Au moment où le parlement boucle le vote sans débat de 400 milliards de dépenses publiques supplémentaires, cela me semble urgent de se les poser :
- 1) Comment se fait-il que la crise bancaire qui ne devait pas toucher la France mais devait rester contenue au Etats-Unis, touche désormais la France ? Nous aurait-on menti ?
- 2) Comment se fait-il qu’on craigne aujourd’hui un « risque systémique » sur un système bancaire qui nous était présenté par les banquiers, Christine Lagarde et JJ Juncker comme « stable et solide » ?
- 3) Pourquoi, si le système était aussi solide que le prétendaient les banquiers, ne voulaient-ils pas se prêter mutuellement de l’argent ? En savaient-ils davantage sur leurs confrères que ce qu’ils voulaient bien dire ?
- 4) Alors que le premier ministre affirmait que l’Etat était en faillite, comment se fait-il que le gouvernement trouve en un dimanche après midi 360 milliards d’euros de caution et 40 milliards d’euros pour recapitaliser les banques ?
Les banquiers ont joué nos économies au casino. Sarkozy joue au poker en posant sur la table 360 milliards pour voir !
- 5) Comment a-t-on évalué les besoins de financement puisque visiblement aucun audit des actifs toxiques détenus par les banques françaises n’a été fait ? Pourquoi 360 milliards et 40 milliards et pas 200 et 20 ?
- 6) N’est-il pas paradoxal pour soigner une crise liée aux emprunts privés de créer un risque avec les emprunts publics ?
- 7) Le plan Sarkozy sert à épargner l’épargnant mais tue le contribuable ? N’est-il pas scandaleux de voir des économistes nous expliquer sereinement que l’Etat ne peut être en faillite puisqu’il lui suffit de lever l’impôt ! N’y a t-il a pas un seuil économique, psychologique ou moral au delà duquel un état ne peut plus aller en matière de prélèvements? Tout le monde ignore que la méthode d'Ancien Régime "un problème ? Un impot" ne fonctionne plus ? Et ce sur quoi elle peut déboucher : 1789, 1848, 1917, 1933, etc?
-8) Comment prétendre que lever 400 milliards ne coûtera rien ? M. Sarkozy aurait-il trouvé le système qui permet de disposer de milliards, non seulement sans avoir à payer, mais également en pouvant espérer gagner de l’argent? Il sert au contribuable les mêmes discours sur l’innocuité du surendettement que les banquiers peu scrupuleux avec les ménages américains !

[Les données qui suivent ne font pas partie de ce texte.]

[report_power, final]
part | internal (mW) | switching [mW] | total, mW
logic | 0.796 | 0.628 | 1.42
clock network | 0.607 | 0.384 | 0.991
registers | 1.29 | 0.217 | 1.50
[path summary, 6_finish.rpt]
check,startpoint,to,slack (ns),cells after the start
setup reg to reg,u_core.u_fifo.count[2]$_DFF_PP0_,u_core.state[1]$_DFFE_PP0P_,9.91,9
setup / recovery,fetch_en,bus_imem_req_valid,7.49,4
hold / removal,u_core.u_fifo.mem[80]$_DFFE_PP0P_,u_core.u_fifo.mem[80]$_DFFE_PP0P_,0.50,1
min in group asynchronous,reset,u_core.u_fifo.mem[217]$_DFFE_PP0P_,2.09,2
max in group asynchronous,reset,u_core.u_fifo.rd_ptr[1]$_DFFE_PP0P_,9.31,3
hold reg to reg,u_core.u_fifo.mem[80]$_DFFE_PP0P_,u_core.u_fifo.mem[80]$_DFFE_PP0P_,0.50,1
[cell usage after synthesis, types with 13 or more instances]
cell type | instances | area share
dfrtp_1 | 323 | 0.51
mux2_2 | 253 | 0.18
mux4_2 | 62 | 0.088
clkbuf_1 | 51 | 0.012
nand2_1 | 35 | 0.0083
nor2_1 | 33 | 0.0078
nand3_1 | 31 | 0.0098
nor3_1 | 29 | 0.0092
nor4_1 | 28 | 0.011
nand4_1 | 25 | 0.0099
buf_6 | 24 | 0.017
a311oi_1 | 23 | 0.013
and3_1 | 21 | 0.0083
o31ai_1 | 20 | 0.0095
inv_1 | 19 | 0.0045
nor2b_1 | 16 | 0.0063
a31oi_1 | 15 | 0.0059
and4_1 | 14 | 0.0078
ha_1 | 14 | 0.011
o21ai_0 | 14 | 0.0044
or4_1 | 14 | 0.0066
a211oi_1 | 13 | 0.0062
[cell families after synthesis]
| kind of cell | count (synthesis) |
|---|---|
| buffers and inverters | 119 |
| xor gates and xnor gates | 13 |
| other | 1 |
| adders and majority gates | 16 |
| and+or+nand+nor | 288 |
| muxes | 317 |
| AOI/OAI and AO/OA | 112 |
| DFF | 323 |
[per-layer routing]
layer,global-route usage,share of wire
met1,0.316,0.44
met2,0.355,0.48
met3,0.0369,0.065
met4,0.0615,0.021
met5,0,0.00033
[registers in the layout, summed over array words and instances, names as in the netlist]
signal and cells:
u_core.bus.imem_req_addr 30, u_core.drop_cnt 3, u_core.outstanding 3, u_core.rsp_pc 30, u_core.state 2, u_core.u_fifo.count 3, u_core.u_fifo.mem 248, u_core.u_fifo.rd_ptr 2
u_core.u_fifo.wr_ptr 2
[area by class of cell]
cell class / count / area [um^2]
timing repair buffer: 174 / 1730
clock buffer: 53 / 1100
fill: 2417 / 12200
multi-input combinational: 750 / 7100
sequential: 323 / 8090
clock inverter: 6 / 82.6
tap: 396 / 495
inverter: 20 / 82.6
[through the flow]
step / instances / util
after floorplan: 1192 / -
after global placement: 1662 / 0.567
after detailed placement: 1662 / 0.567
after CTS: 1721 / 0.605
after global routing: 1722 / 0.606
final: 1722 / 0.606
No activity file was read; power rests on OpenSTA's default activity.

- 9) Tout le monde s’accorde à croire que la situation est sauvée ! Que se passera-t-il si la situation continue, malgré ce remède de cheval, à se dégrader ? N’aura-t-on pas ajouté à la faillite des banques la faillite de l’Etat!
- 10 La faillite des Etats (ex l’Islande) n’est elle pas recherchée pour faciliter la disparition des nations et s’acheminer vers la gouvernance économique (avec le FMI) et politique mondiale?
Si vous en avez le temps, Monsieur Gremetz, je vous prierai de bien vouloir les poser à vos "collègues" si pressés de voter de nouveaux gaspillages d'argent public, qui auraient pu être infiniment mieux employés.
Si possible, le groupe communiste, ou vous même, pourriez vous défendre l'instauration d'une "loi de transparence" comme aux USA, en Angleterre...Et désormais en Inde ! FIAO il me semble que cela s'appelle aux USA.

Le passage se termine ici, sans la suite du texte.